(Data entries)
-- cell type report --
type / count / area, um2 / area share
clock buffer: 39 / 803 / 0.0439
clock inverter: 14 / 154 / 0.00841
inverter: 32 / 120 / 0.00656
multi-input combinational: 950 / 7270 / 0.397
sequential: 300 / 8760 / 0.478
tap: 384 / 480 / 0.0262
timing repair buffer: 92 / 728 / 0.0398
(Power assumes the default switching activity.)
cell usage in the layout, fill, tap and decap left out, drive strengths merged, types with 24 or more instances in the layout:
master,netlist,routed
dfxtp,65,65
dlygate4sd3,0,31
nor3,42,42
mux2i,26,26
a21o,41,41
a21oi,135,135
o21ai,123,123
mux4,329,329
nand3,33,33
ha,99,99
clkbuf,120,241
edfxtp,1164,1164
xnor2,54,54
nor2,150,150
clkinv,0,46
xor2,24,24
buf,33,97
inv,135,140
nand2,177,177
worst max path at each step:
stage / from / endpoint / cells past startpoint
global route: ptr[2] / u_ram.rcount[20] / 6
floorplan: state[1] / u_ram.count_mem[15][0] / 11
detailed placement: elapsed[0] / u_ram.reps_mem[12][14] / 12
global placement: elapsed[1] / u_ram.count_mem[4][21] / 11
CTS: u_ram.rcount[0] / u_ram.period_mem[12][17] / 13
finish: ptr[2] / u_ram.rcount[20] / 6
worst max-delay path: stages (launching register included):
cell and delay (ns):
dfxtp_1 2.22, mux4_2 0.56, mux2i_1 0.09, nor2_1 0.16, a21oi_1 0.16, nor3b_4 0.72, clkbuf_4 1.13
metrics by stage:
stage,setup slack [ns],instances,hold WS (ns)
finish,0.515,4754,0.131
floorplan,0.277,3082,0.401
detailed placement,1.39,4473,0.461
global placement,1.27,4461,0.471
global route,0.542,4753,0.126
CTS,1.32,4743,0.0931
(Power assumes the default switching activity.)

---

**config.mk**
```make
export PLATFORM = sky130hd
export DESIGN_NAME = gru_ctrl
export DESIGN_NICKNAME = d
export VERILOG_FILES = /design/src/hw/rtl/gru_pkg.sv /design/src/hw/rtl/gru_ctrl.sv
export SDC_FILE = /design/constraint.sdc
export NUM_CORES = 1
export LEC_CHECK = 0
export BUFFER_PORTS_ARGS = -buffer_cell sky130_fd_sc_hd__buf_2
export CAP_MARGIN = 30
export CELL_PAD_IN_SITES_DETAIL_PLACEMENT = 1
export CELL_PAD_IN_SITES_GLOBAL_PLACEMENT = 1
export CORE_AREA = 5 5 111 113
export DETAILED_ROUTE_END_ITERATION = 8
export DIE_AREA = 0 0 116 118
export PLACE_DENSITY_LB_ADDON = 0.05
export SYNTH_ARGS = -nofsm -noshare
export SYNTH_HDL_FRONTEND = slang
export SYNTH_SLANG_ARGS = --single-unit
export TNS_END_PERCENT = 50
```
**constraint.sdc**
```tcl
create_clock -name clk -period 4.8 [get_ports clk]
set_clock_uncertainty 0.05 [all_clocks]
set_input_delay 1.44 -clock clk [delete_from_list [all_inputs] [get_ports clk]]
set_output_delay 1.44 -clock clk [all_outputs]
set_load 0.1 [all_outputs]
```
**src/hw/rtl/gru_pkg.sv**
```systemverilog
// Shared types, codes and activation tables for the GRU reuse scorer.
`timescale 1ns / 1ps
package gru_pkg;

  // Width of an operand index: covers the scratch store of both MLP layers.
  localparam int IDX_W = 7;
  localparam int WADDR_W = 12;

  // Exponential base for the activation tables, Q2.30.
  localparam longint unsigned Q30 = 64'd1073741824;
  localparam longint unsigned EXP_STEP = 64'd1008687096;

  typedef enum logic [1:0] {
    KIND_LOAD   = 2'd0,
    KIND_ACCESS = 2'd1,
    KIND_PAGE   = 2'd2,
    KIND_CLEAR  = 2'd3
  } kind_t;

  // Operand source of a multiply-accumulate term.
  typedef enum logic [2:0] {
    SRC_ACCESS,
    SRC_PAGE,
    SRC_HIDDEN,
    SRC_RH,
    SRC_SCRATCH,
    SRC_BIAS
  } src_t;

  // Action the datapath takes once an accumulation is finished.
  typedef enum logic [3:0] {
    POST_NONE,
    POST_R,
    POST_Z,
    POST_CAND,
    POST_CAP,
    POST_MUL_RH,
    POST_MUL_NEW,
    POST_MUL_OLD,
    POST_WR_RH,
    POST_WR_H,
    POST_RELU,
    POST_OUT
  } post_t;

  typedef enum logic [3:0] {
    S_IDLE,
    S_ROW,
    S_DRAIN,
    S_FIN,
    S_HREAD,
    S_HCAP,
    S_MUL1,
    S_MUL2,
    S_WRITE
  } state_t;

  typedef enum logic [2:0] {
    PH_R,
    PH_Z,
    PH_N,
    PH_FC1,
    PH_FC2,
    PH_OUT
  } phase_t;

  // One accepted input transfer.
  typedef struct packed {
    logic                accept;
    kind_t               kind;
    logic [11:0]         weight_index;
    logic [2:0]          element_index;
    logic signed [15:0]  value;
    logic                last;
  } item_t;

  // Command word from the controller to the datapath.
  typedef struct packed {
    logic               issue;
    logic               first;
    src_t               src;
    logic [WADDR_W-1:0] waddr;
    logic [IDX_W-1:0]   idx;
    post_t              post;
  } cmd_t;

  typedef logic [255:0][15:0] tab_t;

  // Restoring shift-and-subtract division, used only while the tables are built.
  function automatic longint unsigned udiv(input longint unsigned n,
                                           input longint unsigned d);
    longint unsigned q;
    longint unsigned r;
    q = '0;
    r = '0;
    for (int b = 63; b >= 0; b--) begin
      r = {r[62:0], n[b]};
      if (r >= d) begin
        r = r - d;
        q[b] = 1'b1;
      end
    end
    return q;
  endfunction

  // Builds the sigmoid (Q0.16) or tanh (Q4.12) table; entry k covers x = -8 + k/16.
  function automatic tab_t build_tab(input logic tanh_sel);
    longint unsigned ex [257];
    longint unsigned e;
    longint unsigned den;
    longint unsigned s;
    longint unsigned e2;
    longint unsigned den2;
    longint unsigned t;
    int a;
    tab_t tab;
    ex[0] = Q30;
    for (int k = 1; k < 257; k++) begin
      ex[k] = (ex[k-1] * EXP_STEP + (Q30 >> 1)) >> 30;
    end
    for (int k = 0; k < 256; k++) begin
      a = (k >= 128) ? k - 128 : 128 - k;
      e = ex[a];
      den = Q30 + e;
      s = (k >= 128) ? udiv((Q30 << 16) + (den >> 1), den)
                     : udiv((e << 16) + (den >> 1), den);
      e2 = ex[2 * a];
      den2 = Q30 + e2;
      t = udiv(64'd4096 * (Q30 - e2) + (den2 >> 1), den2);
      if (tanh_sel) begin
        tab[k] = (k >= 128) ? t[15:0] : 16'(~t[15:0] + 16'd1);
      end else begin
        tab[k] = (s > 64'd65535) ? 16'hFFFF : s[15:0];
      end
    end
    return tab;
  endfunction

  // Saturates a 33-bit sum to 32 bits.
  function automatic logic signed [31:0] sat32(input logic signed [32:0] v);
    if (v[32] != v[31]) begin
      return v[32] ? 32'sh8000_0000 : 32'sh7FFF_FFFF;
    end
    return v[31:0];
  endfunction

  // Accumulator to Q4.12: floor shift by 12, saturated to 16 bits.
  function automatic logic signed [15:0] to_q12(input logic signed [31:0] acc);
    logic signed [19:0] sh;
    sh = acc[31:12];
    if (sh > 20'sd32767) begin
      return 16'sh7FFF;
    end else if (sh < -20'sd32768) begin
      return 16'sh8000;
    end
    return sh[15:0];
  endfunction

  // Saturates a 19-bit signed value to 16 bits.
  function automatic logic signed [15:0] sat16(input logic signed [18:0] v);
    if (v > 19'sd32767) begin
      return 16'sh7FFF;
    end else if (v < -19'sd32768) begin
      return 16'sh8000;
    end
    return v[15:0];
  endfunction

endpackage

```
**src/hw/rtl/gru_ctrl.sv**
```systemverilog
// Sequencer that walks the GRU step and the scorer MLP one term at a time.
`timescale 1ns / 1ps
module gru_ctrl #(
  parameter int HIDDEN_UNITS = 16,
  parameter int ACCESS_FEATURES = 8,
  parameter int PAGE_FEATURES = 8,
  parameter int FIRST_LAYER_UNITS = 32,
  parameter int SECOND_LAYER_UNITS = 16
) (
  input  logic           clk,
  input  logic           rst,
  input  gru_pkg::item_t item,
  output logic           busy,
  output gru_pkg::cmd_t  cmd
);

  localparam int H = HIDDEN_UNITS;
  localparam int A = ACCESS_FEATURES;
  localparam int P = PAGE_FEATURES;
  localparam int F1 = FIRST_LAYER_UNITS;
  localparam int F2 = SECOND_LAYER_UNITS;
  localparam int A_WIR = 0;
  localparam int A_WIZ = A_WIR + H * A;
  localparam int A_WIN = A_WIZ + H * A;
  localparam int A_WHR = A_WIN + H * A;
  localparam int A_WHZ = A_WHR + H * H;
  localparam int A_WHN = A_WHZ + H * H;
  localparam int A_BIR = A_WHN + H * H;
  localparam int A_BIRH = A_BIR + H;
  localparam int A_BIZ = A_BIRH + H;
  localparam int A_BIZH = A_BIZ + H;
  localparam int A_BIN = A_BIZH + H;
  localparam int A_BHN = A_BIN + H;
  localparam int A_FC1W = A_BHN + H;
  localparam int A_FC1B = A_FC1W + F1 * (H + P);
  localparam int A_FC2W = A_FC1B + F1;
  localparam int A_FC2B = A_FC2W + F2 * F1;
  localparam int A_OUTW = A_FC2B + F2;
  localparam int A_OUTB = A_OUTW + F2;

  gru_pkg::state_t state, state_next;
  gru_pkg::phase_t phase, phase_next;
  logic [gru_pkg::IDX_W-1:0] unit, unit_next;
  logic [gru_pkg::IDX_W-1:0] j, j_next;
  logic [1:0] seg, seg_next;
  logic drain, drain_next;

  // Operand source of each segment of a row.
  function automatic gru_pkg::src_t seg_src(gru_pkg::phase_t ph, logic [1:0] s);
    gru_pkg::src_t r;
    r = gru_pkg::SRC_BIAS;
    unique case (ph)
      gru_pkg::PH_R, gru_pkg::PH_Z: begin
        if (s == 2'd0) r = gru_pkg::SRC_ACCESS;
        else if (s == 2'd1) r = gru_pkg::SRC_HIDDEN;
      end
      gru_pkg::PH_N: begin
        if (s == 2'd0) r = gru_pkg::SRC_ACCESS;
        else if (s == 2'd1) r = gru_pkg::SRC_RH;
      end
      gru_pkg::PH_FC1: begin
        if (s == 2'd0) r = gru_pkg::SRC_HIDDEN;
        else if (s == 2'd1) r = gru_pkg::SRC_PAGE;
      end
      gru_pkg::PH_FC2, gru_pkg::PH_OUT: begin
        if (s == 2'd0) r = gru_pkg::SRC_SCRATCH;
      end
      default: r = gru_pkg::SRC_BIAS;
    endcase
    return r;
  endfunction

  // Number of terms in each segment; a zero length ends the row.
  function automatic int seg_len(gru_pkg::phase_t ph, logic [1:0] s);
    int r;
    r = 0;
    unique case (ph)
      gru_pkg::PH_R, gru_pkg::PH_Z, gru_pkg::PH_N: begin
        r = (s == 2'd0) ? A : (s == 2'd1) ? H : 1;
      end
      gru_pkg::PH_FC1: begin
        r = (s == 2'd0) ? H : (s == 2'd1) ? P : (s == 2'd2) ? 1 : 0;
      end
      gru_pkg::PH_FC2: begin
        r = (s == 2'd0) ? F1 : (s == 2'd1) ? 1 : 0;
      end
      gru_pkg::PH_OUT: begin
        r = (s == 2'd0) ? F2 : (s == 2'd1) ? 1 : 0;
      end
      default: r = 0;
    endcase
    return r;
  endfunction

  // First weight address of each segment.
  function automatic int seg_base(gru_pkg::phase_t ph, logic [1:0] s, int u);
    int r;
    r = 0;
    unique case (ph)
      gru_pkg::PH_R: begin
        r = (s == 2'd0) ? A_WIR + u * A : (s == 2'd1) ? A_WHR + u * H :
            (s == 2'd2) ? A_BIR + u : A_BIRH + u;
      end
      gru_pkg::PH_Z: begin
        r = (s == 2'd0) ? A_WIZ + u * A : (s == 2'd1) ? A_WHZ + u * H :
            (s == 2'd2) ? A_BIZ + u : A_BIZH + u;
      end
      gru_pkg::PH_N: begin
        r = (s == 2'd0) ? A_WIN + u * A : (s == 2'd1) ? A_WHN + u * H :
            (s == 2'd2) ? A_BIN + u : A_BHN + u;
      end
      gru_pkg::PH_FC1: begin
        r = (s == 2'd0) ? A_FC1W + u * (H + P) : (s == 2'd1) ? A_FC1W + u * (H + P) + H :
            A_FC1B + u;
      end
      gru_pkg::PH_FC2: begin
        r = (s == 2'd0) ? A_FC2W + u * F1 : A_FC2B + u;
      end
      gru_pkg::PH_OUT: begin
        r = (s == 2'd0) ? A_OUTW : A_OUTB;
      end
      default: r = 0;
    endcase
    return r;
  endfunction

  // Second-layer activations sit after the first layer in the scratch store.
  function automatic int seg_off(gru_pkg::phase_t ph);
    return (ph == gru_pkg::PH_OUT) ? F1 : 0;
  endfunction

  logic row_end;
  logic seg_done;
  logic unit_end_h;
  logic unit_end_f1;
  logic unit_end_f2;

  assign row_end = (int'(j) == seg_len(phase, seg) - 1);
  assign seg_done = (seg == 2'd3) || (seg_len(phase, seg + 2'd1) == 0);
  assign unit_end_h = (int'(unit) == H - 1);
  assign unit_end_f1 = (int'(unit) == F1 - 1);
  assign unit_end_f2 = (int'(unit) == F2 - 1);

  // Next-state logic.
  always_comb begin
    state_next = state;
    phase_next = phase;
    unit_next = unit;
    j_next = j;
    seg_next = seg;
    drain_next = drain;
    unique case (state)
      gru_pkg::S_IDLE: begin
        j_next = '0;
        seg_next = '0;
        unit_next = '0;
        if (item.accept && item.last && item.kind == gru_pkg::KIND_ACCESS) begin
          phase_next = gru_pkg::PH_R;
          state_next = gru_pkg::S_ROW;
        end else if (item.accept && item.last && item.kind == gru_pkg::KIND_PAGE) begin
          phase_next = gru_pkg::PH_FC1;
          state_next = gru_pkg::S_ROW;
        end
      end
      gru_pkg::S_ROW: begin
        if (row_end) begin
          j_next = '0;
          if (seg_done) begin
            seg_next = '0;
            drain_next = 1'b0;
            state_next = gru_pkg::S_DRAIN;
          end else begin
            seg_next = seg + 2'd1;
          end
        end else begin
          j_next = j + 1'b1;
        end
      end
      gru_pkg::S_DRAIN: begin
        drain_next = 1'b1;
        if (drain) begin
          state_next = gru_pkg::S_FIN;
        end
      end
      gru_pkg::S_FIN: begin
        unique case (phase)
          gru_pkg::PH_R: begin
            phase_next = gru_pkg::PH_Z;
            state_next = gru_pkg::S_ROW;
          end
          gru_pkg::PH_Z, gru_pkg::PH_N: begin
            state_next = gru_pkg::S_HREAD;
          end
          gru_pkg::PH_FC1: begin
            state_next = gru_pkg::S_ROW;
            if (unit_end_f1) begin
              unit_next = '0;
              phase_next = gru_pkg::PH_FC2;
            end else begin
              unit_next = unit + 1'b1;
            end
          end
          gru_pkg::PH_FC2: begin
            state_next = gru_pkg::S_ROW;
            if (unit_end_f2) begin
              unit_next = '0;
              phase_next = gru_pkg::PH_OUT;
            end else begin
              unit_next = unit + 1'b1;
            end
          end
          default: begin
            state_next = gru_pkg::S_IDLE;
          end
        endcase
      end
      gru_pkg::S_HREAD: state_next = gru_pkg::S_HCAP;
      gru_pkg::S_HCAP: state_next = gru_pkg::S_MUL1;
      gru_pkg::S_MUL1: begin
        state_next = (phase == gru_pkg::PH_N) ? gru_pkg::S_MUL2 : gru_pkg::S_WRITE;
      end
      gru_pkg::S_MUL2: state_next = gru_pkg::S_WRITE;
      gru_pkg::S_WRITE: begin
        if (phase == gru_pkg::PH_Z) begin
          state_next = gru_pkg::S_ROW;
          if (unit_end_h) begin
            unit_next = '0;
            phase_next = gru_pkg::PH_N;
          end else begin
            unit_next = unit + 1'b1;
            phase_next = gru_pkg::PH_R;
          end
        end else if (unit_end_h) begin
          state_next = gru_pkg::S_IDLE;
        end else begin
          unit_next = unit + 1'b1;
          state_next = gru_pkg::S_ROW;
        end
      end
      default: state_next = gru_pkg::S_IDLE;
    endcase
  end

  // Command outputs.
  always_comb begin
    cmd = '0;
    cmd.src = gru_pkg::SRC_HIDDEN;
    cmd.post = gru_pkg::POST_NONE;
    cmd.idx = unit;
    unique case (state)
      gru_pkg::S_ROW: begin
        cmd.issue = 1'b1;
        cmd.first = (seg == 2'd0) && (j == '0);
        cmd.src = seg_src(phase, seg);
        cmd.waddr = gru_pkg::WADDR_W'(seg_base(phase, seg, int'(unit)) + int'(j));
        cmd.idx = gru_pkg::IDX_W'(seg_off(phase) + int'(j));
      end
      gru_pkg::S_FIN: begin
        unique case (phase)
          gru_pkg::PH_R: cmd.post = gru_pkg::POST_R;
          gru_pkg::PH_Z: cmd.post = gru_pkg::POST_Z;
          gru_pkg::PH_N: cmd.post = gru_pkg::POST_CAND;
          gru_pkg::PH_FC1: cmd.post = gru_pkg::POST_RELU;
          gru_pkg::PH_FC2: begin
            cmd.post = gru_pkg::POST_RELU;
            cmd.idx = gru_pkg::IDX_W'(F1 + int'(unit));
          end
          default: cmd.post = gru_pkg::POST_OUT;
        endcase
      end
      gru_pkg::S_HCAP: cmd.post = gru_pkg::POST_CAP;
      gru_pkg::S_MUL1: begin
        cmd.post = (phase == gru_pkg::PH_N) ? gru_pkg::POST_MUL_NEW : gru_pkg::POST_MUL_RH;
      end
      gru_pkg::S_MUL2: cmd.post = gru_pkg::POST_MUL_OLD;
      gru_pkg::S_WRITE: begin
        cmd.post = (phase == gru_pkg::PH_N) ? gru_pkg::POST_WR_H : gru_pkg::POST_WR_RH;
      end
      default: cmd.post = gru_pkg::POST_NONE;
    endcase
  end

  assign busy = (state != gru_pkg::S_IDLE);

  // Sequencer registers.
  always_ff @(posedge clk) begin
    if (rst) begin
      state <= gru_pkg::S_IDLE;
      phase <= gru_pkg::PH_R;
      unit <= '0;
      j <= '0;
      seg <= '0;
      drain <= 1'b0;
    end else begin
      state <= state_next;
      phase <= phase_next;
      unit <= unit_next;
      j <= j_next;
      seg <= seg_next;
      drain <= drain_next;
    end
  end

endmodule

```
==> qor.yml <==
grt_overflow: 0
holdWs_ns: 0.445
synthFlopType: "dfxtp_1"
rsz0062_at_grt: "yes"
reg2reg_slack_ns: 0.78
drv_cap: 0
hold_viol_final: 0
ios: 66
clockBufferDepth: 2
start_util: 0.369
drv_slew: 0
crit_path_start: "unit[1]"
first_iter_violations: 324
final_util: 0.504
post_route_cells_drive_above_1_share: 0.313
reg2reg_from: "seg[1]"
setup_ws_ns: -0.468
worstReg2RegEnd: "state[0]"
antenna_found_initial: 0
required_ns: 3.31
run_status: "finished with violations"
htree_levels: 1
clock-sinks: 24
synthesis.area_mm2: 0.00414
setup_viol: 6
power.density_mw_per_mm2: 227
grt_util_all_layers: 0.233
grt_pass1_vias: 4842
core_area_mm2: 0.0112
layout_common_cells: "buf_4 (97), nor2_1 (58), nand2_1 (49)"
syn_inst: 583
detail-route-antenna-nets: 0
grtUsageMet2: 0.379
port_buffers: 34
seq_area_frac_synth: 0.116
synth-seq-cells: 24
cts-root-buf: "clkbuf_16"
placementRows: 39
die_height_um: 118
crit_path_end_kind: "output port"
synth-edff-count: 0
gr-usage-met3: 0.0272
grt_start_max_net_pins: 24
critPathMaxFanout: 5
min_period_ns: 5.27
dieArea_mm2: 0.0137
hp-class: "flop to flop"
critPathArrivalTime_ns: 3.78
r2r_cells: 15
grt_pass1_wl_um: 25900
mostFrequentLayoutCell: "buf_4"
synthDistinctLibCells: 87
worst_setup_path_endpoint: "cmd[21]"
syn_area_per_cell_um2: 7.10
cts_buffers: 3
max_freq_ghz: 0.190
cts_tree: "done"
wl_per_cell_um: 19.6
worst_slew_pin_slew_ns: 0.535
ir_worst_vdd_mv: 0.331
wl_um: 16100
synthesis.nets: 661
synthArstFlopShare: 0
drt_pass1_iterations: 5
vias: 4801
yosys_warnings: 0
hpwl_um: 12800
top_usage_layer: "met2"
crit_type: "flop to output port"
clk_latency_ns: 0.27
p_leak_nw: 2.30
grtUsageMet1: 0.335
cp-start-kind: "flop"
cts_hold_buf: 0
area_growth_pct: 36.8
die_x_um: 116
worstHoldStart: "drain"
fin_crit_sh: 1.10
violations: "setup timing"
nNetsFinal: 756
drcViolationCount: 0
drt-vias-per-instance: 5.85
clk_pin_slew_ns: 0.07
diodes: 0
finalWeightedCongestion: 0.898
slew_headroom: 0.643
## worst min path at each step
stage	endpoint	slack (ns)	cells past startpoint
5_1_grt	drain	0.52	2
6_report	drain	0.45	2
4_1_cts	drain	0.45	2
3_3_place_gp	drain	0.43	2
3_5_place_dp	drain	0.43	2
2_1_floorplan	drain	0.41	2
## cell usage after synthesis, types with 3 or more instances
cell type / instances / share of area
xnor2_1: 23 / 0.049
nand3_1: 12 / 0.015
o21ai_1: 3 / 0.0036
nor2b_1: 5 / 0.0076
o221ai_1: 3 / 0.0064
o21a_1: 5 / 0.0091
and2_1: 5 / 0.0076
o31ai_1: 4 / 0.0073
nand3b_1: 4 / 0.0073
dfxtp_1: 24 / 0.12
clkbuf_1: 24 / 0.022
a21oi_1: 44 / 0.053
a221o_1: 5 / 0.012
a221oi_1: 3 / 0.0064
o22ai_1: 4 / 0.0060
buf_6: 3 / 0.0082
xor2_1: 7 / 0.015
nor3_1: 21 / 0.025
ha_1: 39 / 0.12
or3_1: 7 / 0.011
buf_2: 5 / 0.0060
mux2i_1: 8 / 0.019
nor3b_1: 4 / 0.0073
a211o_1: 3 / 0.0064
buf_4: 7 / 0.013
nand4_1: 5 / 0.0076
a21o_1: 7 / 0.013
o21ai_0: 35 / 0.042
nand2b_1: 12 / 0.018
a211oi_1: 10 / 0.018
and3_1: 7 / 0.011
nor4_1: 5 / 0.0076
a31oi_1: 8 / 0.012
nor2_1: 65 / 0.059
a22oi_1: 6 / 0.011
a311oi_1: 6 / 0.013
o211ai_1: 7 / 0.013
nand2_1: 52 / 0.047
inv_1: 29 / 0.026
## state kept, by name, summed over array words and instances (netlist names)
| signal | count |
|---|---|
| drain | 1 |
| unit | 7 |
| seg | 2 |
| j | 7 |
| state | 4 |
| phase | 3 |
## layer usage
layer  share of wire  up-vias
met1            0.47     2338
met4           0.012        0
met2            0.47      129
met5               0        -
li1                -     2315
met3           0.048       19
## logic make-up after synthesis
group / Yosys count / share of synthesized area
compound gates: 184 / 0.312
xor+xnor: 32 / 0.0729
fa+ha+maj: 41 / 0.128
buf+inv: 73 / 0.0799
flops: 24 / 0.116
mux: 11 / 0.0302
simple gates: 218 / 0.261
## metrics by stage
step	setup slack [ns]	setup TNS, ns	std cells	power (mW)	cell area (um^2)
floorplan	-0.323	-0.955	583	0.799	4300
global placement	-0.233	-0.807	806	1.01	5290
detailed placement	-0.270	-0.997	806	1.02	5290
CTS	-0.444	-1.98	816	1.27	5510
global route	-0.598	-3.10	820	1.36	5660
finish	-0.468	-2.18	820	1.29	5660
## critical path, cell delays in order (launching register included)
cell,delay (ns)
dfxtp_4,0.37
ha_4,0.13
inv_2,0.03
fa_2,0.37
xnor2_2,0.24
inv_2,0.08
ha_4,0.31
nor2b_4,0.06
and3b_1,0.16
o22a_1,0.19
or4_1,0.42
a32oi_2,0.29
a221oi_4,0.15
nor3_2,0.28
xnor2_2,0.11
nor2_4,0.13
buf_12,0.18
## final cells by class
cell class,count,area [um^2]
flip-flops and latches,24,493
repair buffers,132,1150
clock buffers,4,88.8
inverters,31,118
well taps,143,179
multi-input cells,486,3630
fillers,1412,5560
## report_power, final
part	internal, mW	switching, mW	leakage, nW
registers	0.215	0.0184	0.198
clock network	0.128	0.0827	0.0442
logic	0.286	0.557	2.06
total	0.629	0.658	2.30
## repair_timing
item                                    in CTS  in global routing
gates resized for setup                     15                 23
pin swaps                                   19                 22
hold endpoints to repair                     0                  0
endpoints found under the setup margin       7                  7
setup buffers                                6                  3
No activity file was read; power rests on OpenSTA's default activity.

*Aim of the exercise:* Whenever "elapsed" occurs in a line of the entries, copy that line.

*Your solution:*
detailed placement: elapsed[0] / u_ram.reps_mem[12][14] / 12
global placement: elapsed[1] / u_ram.count_mem[4][21] / 11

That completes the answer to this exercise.